The present study was carried out to clarify the effect of different doses of melatonin on some reproductive hormones, serum total antioxidant, histopathological examination, lipid peroxidation, and antioxidant parameters in liver, kidney, heart, and testis tissues in induced-hyperthyroidism (HT) male rat model. A total of 75 mature male Wistar rats were equally allocated into five groups; control groups were daily I/P injected with distilled water containing 4 M ammonium hydroxide in methanol and 1% absolute ethanol; on hyperthyroidism model group, rats received daily I/P injection of L-thyroxine (0.2 mg/kg body weight). In melatonin-treated groups, rats were injected with the same dose of L-thyroxine followed by I/P injection of melatonin (1, 5, or 10 mg/kg, respectively) for 21 days.
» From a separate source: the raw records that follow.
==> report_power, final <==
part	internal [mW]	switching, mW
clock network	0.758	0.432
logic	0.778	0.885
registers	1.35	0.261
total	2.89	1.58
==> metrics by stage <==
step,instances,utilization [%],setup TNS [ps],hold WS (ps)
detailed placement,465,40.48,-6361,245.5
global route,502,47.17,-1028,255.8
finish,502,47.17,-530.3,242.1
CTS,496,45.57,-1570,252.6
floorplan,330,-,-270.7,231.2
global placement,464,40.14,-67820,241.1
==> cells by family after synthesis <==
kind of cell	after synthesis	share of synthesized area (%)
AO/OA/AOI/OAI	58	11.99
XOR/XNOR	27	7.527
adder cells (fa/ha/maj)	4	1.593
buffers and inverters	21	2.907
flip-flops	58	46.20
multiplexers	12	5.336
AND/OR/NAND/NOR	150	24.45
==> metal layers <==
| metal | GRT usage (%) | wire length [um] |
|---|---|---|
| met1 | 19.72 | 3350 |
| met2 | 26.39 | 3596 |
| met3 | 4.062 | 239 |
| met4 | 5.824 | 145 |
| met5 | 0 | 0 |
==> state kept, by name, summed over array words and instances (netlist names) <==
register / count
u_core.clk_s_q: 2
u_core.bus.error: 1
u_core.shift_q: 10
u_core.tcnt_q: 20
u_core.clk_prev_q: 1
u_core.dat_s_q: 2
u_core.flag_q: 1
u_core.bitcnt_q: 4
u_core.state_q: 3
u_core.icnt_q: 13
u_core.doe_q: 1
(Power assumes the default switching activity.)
File: config.mk
export PLATFORM = sky130hd
export DESIGN_NAME = router_out_fifo
export DESIGN_NICKNAME = d
export VERILOG_FILES = /design/src/rtl/router_pkg.sv /design/src/rtl/router_fifo_mem.sv /design/src/rtl/router_out_fifo.sv
export SDC_FILE = /design/constraint.sdc
export NUM_CORES = 1
export LEC_CHECK = 0
export ABC_AREA = 1
export ABC_CLOCK_PERIOD_IN_PS = 4990
export BUFFER_PORTS_ARGS = -buffer_cell sky130_fd_sc_hd__buf_2
export CORE_MARGIN = 2
export CORE_UTILIZATION = 40
export CTS_BUF_LIST = sky130_fd_sc_hd__clkbuf_2 sky130_fd_sc_hd__clkbuf_4 sky130_fd_sc_hd__clkbuf_8
export CTS_CLUSTER_SIZE = 28
export DETAILED_ROUTE_END_ITERATION = 10
export GPL_ROUTABILITY_DRIVEN = 0
export PLACE_DENSITY = 0.55
export SYNTH_ARGS = -nofsm -noshare
export SYNTH_HDL_FRONTEND = slang
export SYNTH_SLANG_ARGS = --single-unit
export TNS_END_PERCENT = 30
File: constraint.sdc
create_clock -name clock -period 4.99 [get_ports clock]
set_clock_uncertainty 0.1 [all_clocks]
set_input_delay 0.499 -clock clock [delete_from_list [all_inputs] [get_ports clock]]
set_output_delay 0.499 -clock clock [all_outputs]
set_load 0.01 [all_outputs]
File: src/rtl/router_pkg.sv
// Shared types and constants for the router output buffers.
package router_pkg;
  localparam int ROUTER_FIFO_DEPTH = 16;
  localparam int ROUTER_TIMEOUT    = 30;
  localparam int HDR_LEN_MSB       = 7;
  localparam int HDR_LEN_LSB       = 2;

  typedef struct packed {
    logic       hdr;
    logic [7:0] data;
  } fifo_entry_t;
endpackage

File: src/rtl/router_fifo_mem.sv
// Entry storage: one write port, registered read port (1-cycle latency), plus a head peek.
// No flow control here; the caller gates wr_en/rd_en.
module router_fifo_mem
  import router_pkg::*;
#(
  parameter  int DEPTH = ROUTER_FIFO_DEPTH,
  localparam int AW    = $clog2(DEPTH)
) (
  input  logic          clock,
  input  logic          rst,
  input  logic          clr,
  input  logic          wr_en,
  input  logic [AW-1:0] wr_addr,
  input  fifo_entry_t   wr_data,
  input  logic          rd_en,
  input  logic [AW-1:0] rd_addr,
  output fifo_entry_t   rd_head,
  output fifo_entry_t   rd_data
);
  fifo_entry_t mem_q [DEPTH];
  fifo_entry_t rd_q;

  always_ff @(posedge clock) begin
    if (wr_en) mem_q[wr_addr] <= wr_data;
  end

  always_ff @(posedge clock) begin
    if (!rst || clr)  rd_q <= '0;
    else if (rd_en)   rd_q <= mem_q[rd_addr];
  end

  // Packet tracking needs the entry being popped in the same cycle.
  assign rd_head = mem_q[rd_addr];
  assign rd_data = rd_q;
endmodule

File: src/rtl/router_out_fifo.sv
// Per-destination output FIFO: 1-cycle read latency; writes dropped when full,
// reads ignored when empty; self-flushes after TIMEOUT unserviced cycles.
module router_out_fifo
  import router_pkg::*;
#(
  parameter int DEPTH   = ROUTER_FIFO_DEPTH,
  parameter int WIDTH   = 8,
  parameter int TIMEOUT = ROUTER_TIMEOUT
) (
  input  logic             clock,
  input  logic             rst,
  input  logic             we,
  input  logic             lfd,
  input  logic [WIDTH-1:0] data_in,
  input  logic             read_enb,
  output logic [WIDTH-1:0] data_out,
  output logic             vld_out,
  output logic             full,
  output logic             empty,
  output logic             soft_rst,
  output logic             pkt_last
);
  localparam int AW = $clog2(DEPTH);

  logic [AW-1:0] wr_ptr_q, wr_ptr_d, rd_ptr_q, rd_ptr_d;
  logic [AW:0]   cnt_q, cnt_d;
  logic [5:0]    pkt_rem_q, pkt_rem_d;
  logic [4:0]    tmo_q, tmo_d;
  logic          soft_rst_q, soft_rst_d, pkt_last_q, pkt_last_d;
  logic          stall, tmo_hit, wr_ok, rd_ok;
  fifo_entry_t   wr_entry, rd_head, rd_data;

  assign empty   = (cnt_q == '0);
  assign full    = (cnt_q == (AW+1)'(DEPTH));
  assign vld_out = ~empty;

  assign stall   = vld_out & ~read_enb;
  assign tmo_hit = stall && (tmo_q == 5'(TIMEOUT - 1));
  // The flush wins over a concurrent write.
  assign wr_ok   = we & ~full & ~tmo_hit;
  assign rd_ok   = read_enb & ~empty;

  assign wr_entry = '{hdr: lfd, data: data_in};

  router_fifo_mem #(.DEPTH(DEPTH)) u_mem (
    .clock   (clock),
    .rst     (rst),
    .clr     (tmo_hit),
    .wr_en   (wr_ok),
    .wr_addr (wr_ptr_q),
    .wr_data (wr_entry),
    .rd_en   (rd_ok),
    .rd_addr (rd_ptr_q),
    .rd_head (rd_head),
    .rd_data (rd_data)
  );

  always_comb begin
    wr_ptr_d   = wr_ptr_q;
    rd_ptr_d   = rd_ptr_q;
    cnt_d      = cnt_q;
    pkt_rem_d  = pkt_rem_q;
    tmo_d      = tmo_q;
    soft_rst_d = 1'b0;
    pkt_last_d = 1'b0;
    if (tmo_hit) begin
      wr_ptr_d   = '0;
      rd_ptr_d   = '0;
      cnt_d      = '0;
      pkt_rem_d  = '0;
      tmo_d      = '0;
      soft_rst_d = 1'b1;
    end else begin
      if (wr_ok) wr_ptr_d = wr_ptr_q + AW'(1);
      if (rd_ok) begin
        rd_ptr_d = rd_ptr_q + AW'(1);
        // Header length covers payload; +1 accounts for the trailing parity byte.
        if (rd_head.hdr) begin
          pkt_rem_d = rd_head.data[HDR_LEN_MSB:HDR_LEN_LSB] + 6'd1;
        end else if (pkt_rem_q != 6'd0) begin
          pkt_rem_d  = pkt_rem_q - 6'd1;
          pkt_last_d = (pkt_rem_q == 6'd1);
        end
      end
      case ({wr_ok, rd_ok})
        2'b10:   cnt_d = cnt_q + (AW+1)'(1);
        2'b01:   cnt_d = cnt_q - (AW+1)'(1);
        default: cnt_d = cnt_q;
      endcase
      tmo_d = stall ? tmo_q + 5'd1 : 5'd0;
    end
  end

  always_ff @(posedge clock) begin
    if (!rst) begin
      wr_ptr_q   <= '0;
      rd_ptr_q   <= '0;
      cnt_q      <= '0;
      pkt_rem_q  <= '0;
      tmo_q      <= '0;
      soft_rst_q <= 1'b0;
      pkt_last_q <= 1'b0;
    end else begin
      wr_ptr_q   <= wr_ptr_d;
      rd_ptr_q   <= rd_ptr_d;
      cnt_q      <= cnt_d;
      pkt_rem_q  <= pkt_rem_d;
      tmo_q      <= tmo_d;
      soft_rst_q <= soft_rst_d;
      pkt_last_q <= pkt_last_d;
    end
  end

  assign data_out = rd_data.data;
  assign soft_rst = soft_rst_q;
  assign pkt_last = pkt_last_q;
endmodule

==> results.sh, run 1 <==
export IMPL_p_seq_share_pct=46.8
export IMPL_num_vias=5235
export IMPL_first_global_vias=5039
export IMPL_place_worst_setup_slack_ns=1.80
export IMPL_wirelength_mm=17.2
export IMPL_use_met1_pct=22.8
export IMPL_mostFrequentLayoutCells="nand2_1, edfxtp_1, nor2_1"
export IMPL_row_count=51
export IMPL_r2r_worst_path_cells=15
export IMPL_powerDensity_nw_per_um2=456
export IMPL_path_max_fanout=17
export IMPL_start_util_pct=40.5
export IMPL_hold_buffers=0
export IMPL_maxCapViolations=0
export IMPL_via_per_inst=5.01
export IMPL_design_area_sq_um=8500
export IMPL_worstMarginPinSlew_ns=1.23
export IMPL_start_kind="register"
export IMPL_dieArea_sq_um=20800
export IMPL_cts_resized=0
export IMPL_dpl_cell_area_sq_um=8120
export IMPL_antenna_found_initial=0
export IMPL_fin_crit_sh_pct=65.4
export IMPL_gr_total_overflow=0
export IMPL_critPathKind="register to register"
export IMPL_grt_util_met2_pct=29.6
export IMPL_min_period_ns=3.27
export IMPL_ir_drop_mv=0.184
export IMPL_cts_path_max_buffers=2
export IMPL_top_usage_layer="met2"
export IMPL_p_leak_nw=3.28
export IMPL_h_tree_depth=4
export IMPL_syn2layout_area_growth_pct=8.15
export IMPL_numCtsBuffers=17
export IMPL_hold_class="input pin to register"
export IMPL_rsz0062_at_grt="no"
export IMPL_port_buffers=25
export IMPL_worst_slack_ns=1.72
export IMPL_slowest_stage="ha_1"
export IMPL_hpwlAfterDp_mm=10.5
export IMPL_slew_violations=0
export IMPL_finalSetupTns_ns=0
export IMPL_crit_chain="nor2_1 -> nand4_2 -> nand2_1 -> inv_1 -> ha_1 -> xor2_1 -> ha_1 -> inv_1 -> nand2_1 -> nand2_1 -> o21ai_0 -> o21ai_0 -> a21oi_1 -> o21ai_0 -> a21oi_1"
export IMPL_slowest_delay_ns=0.40
export IMPL_wl_per_cell_um=16.4
export IMPL_swShare_pct=34.6
export IMPL_worstPathArrival_ns=3.56
export IMPL_power_switching_mw=1.34
export IMPL_cts_root_buffer="clkbuf_8"
export IMPL_async_flop_share_pct=0
export IMPL_status="complete, no violations"
export IMPL_worstSetupPathDepth=15
export IMPL_grt_max_degree=68
export IMPL_final_common_cell="nand2_1"
export IMPL_synth_edf_count=144
export IMPL_die_height_um=144
export IMPL_synthDistinctLibCells=33
export IMPL_slew_headroom_pct=17.8
export IMPL_drt_iter0_drc=349
export IMPL_nNetsFinal=793
export IMPL_design_portCount=26
export IMPL_grt_usage_pct=17.5
export IMPL_setup_viol=0
export IMPL_synth_sequential_area_ratio_pct=64.7
export IMPL_grtUsageMet3_pct=3.15
export IMPL_synth_nets=778
export IMPL_antennaDiodeCount=0
export IMPL_synth_ff_type="edfxtp_1"
export IMPL_syn_area_sq_um=7860
export IMPL_yosysWarnings=0
export IMPL_combPwrFrac_pct=28.5
export IMPL_p_clk_share_pct=24.8
export IMPL_placed_cells=1013
export IMPL_crit_family="compound AO/OA/AOI/OAI gates"
export IMPL_min_path_cells=3
export IMPL_grt_pass1_wl_mm=27.0
export IMPL_synthCells=752
export IMPL_cts_tree="built"
export IMPL_internal_power_mw=2.54
export IMPL_fmax_ghz=0.306
export IMPL_end_kind="register"
export IMPL_final_cells=1045
export IMPL_cp_buffers_inverters=2
export IMPL_clock_latency_ns=0.45
export IMPL_drc=0
export IMPL_coreArea_sq_um=19400
export IMPL_synth_avg_cell_area_sq_um=10.5
export IMPL_clock_sinks=182
export IMPL_drive_gt1_share_pct=10.3
export IMPL_hold_violations=0
export IMPL_cp_required_ns=5.28
export IMPL_die_x_um=144
export IMPL_clk_pin_slew_worst_paths_ns=0.09
export IMPL_first_pass_iters=5
export IMPL_antenna_left=0
export IMPL_ys_ff_latch=182
export IMPL_postCtsSetupBuffers=0
-- power groups by stage --
| stage | sequential (mW) | combinational (mW) | clock, mW |
|---|---|---|---|
| after CTS | 1.81 | 1.11 | 0.987 |
| after detailed placement | 1.85 | 1.11 | 0 |
| after floorplan | 1.83 | 0.870 | 0 |
| after global routing | 1.83 | 1.26 | 1.05 |
| after global placement | 1.84 | 1.09 | 0 |
| final | 1.81 | 1.11 | 0.961 |
-- Yosys cell counts, drive strengths merged, types with 2 or more instances --
library cell | count | share of area (%)
nand2 | 155 | 7.6
edfxtp | 144 | 55
nor2 | 92 | 4.4
inv | 82 | 4.0
nand3 | 67 | 4.3
o21ai | 54 | 3.4
dfxtp | 38 | 9.7
buf | 24 | 2.4
a21oi | 22 | 1.4
o211ai | 19 | 1.8
ha | 13 | 2.1
xor2 | 10 | 1.1
clkbuf | 8 | 0.38
o221ai | 6 | 0.67
xnor2 | 4 | 0.45
nand4 | 3 | 0.40
nor3 | 2 | 0.13
o21bai | 2 | 0.19
o22ai | 2 | 0.16
or2 | 2 | 0.16
-- metal layers --
layer / vias to the layer above / routed length (um) / share of wire, %
met1: 2565 / 8040 / 47
met4: 0 / 206 / 1.2
met3: 13 / 518 / 3.0
li1: 2563 / - / -
met2: 94 / 8400 / 49
met5: - / 0 / 0
-- area by class of cell --
| class | instances | area (sq um) |
|---|---|---|
| fillers | 1833 | 10900 |
| flip-flops and latches | 182 | 5090 |
| multi-input cells | 455 | 2230 |
| well taps | 265 | 332 |
| inverters | 83 | 319 |
| clock buffers | 19 | 249 |
| repair buffers | 28 | 148 |
| clock inverters | 13 | 133 |
-- metrics by stage --
| step | hold slack (ns) | power [mW] | util [%] |
|---|---|---|---|
| finish | 0.168 | 3.88 | 43.8 |
| global route | 0.145 | 4.13 | 43.8 |
| CTS | 0.131 | 3.91 | 43.8 |
| detailed placement | 0.352 | 2.96 | 41.9 |
| global placement | 0.338 | 2.93 | 41.9 |
| floorplan | 0.322 | 2.70 | - |
-- worst paths after layout --
kind	endpoint	slack (ns)	start
hold / removal	soft_rst$_SDFF_PN0_	0.17	rst
setup / recovery	cnt_q[4]$_SDFFE_PP0P_	1.72	cnt_q[0]$_SDFFE_PP0P_
setup reg to reg	cnt_q[4]$_SDFFE_PP0P_	1.72	cnt_q[0]$_SDFFE_PP0P_
hold reg to reg	cnt_q[4]$_SDFFE_PP0P_	0.38	cnt_q[4]$_SDFFE_PP0P_
-- worst register-to-register path, delay by kind of cell, from the launching register on --
kind / cells / cell delay [ns]
compound gates: 5 / 0.79
simple gates: 5 / 0.76
fa+ha+maj: 2 / 0.59
buf+inv: 2 / 0.38
flops: 1 / 0.36
xor+xnor: 1 / 0.22
-- flip-flops by register name (all words and copies together), names as in the netlist, named ones only --
| name | flops |
|---|---|
| u_mem.mem_q | 144 |
| u_mem.rd_data | 8 |
| pkt_rem_q | 6 |
| cnt_q | 5 |
| tmo_q | 5 |
| rd_ptr_q | 4 |
| wr_ptr_q | 4 |
| pkt_last | 1 |
| soft_rst | 1 |
-- logic make-up after synthesis --
family,Yosys count,synth area share [%]
fa+ha+maj,13,2.07
flops,182,64.7
simple gates,322,17.0
buf+inv,115,6.88
xor+xnor,14,1.56
compound gates,106,7.82
Power figures use the tool's default switching activity.
==> inputs of run 2 (changes only) <==
ABC_AREA = 0   (was 1)
ABC_CLOCK_PERIOD_IN_PS = 3050   (was 4990)
clock period = 3.05 ns   (was 4.99 ns; I/O delays follow)
==> run 2 against run 1 <==
  * Flip-flop and latch count did not move
  * Highest routed layer unchanged
  * Register-to-register slack got worse by 1.5 ns
  * Clock power rose by 55%
  * Via count fell by 22%
  * Global-route usage fell by 1.3 points
  * Hold slack got worse by 0.052 ns
  * Synthesized cell count fell by 39%
  * Critical path type unchanged
==> results.sh, run 2 <==
export IMPL_r2r_setup_slack_ns=0.19
export IMPL_slew_violations=0
export IMPL_grt_usage_pct=16.2
export IMPL_grt_max_degree=36
export IMPL_synth_avg_cell_area_sq_um=16.3
export IMPL_synth_compound_area_share_pct=4.35
export IMPL_wl_per_cell_um=20.1
export IMPL_mostFrequentLayoutCells="edfxtp_1, nor2_1, dfxtp_1"
export IMPL_coreArea_sq_um=18100
export IMPL_synth_edf_count=144
export IMPL_drt_iter0_drc=287
export IMPL_crit_chain="or4_4 -> nor2_4 -> o311a_1 -> inv_1 -> ha_1 -> xor2_1 -> ha_1 -> a21oi_2 -> nand3_1 -> o31ai_1 -> a21oi_1 -> or3_1 -> a21oi_1"
export IMPL_worstPathArrival_ns=3.15
export IMPL_fmax_ghz=0.349
export IMPL_async_flop_share_pct=0
export IMPL_syn2layout_area_growth_pct=12.9
export IMPL_die_height_um=140
export IMPL_port_buffers=25
export IMPL_clock_latency_ns=0.46
export IMPL_yosys_top_cells_count="edfxtp_1, dfxtp_1, nor2_1"
export IMPL_synth_top_cell_by_area="edfxtp_1"
export IMPL_swShare_pct=30.5
export IMPL_grt_util_met2_pct=26.4
export IMPL_synth_ff_type="edfxtp_1"
export IMPL_synthAdderAreaFrac_pct=2.18
export IMPL_synth_sequential_area_ratio_pct=68.3
export IMPL_start_kind="register"
export IMPL_h_tree_depth=4
export IMPL_cts_root_buffer="clkbuf_8"
export IMPL_cts_tree="built"
export IMPL_first_global_vias=3995
export IMPL_synthDistinctLibCells=49
export IMPL_largest_register_ffs=144
export IMPL_via_per_inst=5.34
export IMPL_drc=0
export IMPL_powerDensity_nw_per_um2=712
export IMPL_muxShareOfSynthArea_pct=13.6
export IMPL_slew_headroom_pct=29.5
export IMPL_grtUsageMet3_pct=4.51
export IMPL_synth_top_family_by_area="multiplexers"
export IMPL_worstMarginPinSlew_ns=1.03
export IMPL_seqCellArea_sq_um=5090
export IMPL_synth_top_area_share_pct=58.1
export IMPL_synth_nets=483
export IMPL_start_util_pct=41.2
export IMPL_wirelength_mm=15.3
export IMPL_ys_ff_latch=182
export IMPL_drive_gt1_share_pct=23.6
export IMPL_final_common_cell="edfxtp_1"
export IMPL_num_vias=4060
export IMPL_antenna_left=0
export IMPL_clock_sinks=182
export IMPL_slowest_stage="or4_4"
export IMPL_grt_pass1_wl_mm=23.3
export IMPL_p_leak_nw=2.82
export IMPL_multi_input_comb_area_sq_um=2190
export IMPL_fillerInstances=1545
export IMPL_cts_path_max_buffers=2
export IMPL_internal_power_mw=4.16
export IMPL_gr_total_overflow=0
export IMPL_yosysMostFrequentCell="edfxtp_1"
export IMPL_min_period_ns=2.86
export IMPL_antenna_found_initial=1
export IMPL_cp_buffers_inverters=1
export IMPL_slowest_delay_ns=0.57
export IMPL_end_kind="register"
export IMPL_cts_resized=0
export IMPL_finalPower_mw=5.99
export IMPL_nNetsFinal=543
export IMPL_synthCells=457
export IMPL_hold_class="input pin to register"
export IMPL_place_worst_setup_slack_ns=0.133
export IMPL_fin_crit_sh_pct=93.9
export IMPL_first_pass_iters=4
export IMPL_clk_pin_slew_worst_paths_ns=0.10
export IMPL_use_met1_pct=21.5
export IMPL_design_portCount=26
export IMPL_critPathKind="register to register"
export IMPL_path_max_fanout=5
export IMPL_row_count=49
export IMPL_syn_area_sq_um=7450
export IMPL_power_switching_mw=1.82
export IMPL_yosys_area_share_simple_pct=7.39
export IMPL_maxCapViolations=0
export IMPL_numCtsBuffers=17
export IMPL_dieArea_sq_um=19700
export IMPL_top_register="u_mem.mem_q"
export IMPL_p_clk_share_pct=24.8
export IMPL_yosysWarnings=0
export IMPL_synth_xor_area_share_pct=1.76
export IMPL_rsz0062_at_grt="no"
export IMPL_synthTopCellsByArea="edfxtp_1, dfxtp_1, mux4_2, mux4_1, ha_1"
export IMPL_crit_family="simple AND/OR/NAND/NOR gates"
export IMPL_setup_viol=0
export IMPL_finalSetupTns_ns=0
export IMPL_hold_violations=0
export IMPL_worst_slack_ns=0.185
export IMPL_combPwrFrac_pct=25.9
export IMPL_hpwlAfterDp_mm=10.1
export IMPL_p_seq_share_pct=49.2
export IMPL_top_usage_layer="met2"
export IMPL_die_x_um=140
export IMPL_ir_drop_mv=0.307
export IMPL_status="complete, no violations"
export IMPL_cp_required_ns=3.33
-- run 2: cell count changes after synthesis, sizes merged, moves of 6 or more --
cell,delta
a22oi,+11
buf,-11
inv,-69
mux2i,+9
mux4,+38
nand2,-120
nand3,-59
nor2,-54
o211ai,-18
o21ai,-47
o221ai,-6
-- run 2: final cells by class --
cell class | instances | share of cell area (%)
clock inverters | 12 | 1.16
flip-flops and latches | 182 | 60.5
repair buffers | 61 | 5.03
diodes | 1 | 0.0298
inverters | 13 | 0.580
multi-input cells | 242 | 26.1
clock buffers | 20 | 3.20
well taps | 229 | 3.41
-- run 2: stage by stage --
stage                     cells  instance area [sq um]  util [%]  hold WS [ns]
after floorplan             457                   7470         -         0.304
after global placement      725                   8020      44.3         0.344
after detailed placement    725                   8020      44.3         0.348
after CTS                   758                   8400      46.4        0.0948
after global routing        760                   8410      46.5        0.0936
final                       760                   8410      46.5         0.116
-- run 2: layer usage --
metal / up-vias / part of all wire [%]
met1: 2071 / 44
met2: 83 / 49
met5: - / 0
met4: 0 / 1.6
met3: 13 / 4.9
li1: 1893 / -
-- run 2: power by group through the flow --
stage	Combinational, mW	Clock (mW)	Sequential, mW
final	1.55	1.49	2.95
after global placement	1.52	0	2.99
after floorplan	1.12	0	3.00
after CTS	1.56	1.53	2.95
after detailed placement	1.55	0	3.00
after global routing	1.72	1.65	2.97
-- run 2: worst register-to-register path, cell delays in order (launching register included) --
cell and delay, ns:
dfxtp_1 0.36, or4_4 0.57, nor2_4 0.12, o311a_1 0.20, inv_1 0.06, ha_1 0.20
xor2_1 0.15, ha_1 0.20, a21oi_2 0.16, nand3_1 0.10, o31ai_1 0.07, a21oi_1 0.07
or3_1 0.30, a21oi_1 0.14
-- run 2: worst paths after layout --
check                                                    from  cells after the start                            end
worst min register to register  u_mem.rd_data[3]$_SDFFE_PP0P_                      2  u_mem.rd_data[3]$_SDFFE_PP0P_
worst max register to register          cnt_q[3]$_SDFFE_PP0P_                     13          cnt_q[4]$_SDFFE_PP0P_
worst max-delay path                    cnt_q[3]$_SDFFE_PP0P_                     13          cnt_q[4]$_SDFFE_PP0P_
worst min-delay path                               data_in[0]                      1    u_mem.mem_q[4][0]$_DFFE_PP_
-- run 2: cells by family after synthesis --
logic type,after synthesis
mux,48
buf+inv,33
compound gates,50
flops,182
simple gates,116
xor+xnor,15
fa+ha+maj,13
-- run 2: timing repair --
action	CTS	global route
setup buffers	0	1
hold buffers	1	0
endpoints found under the setup margin	0	1
endpoints found under the hold margin	1	0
The hyperthyroidism group showed significant increase in serum thyroxine (T4), triiodothyronine (T3), and testosterone levels and a significant decrease in the levels of thyroid stimulating hormone (TSH), follicle stimulating hormone (FSH), luteinizing hormone (LH), and serum total antioxidants capacity, with a significant decrease in superoxide dismutase (SOD) activity and glutathione reductase (GSH) content with a significant increase in malondialdehyde (MDA) concentration in all examined tissues. While, melatonin co-treatment to HT groups partially counteracted the effect of hyperthyroidism by decreasing serum T4 and T3 levels and increasing serum TSH. In addition, melatonin could decrease serum levels of FSH, LH, and testosterone, as well as it could increase serum total antioxidants capacity, SOD activity, and GSH content and decreased MDA concentration in all examined tissues. Additionally, melatonin could amend the histopathological alterations in the examined tissues of hyperthyroid rats but not the testicular tissue. It is concluded that melatonin has a protective role against the hyperthyroidism-induced oxidative damage but cannot ameliorate the reproductive disorders in male rat model.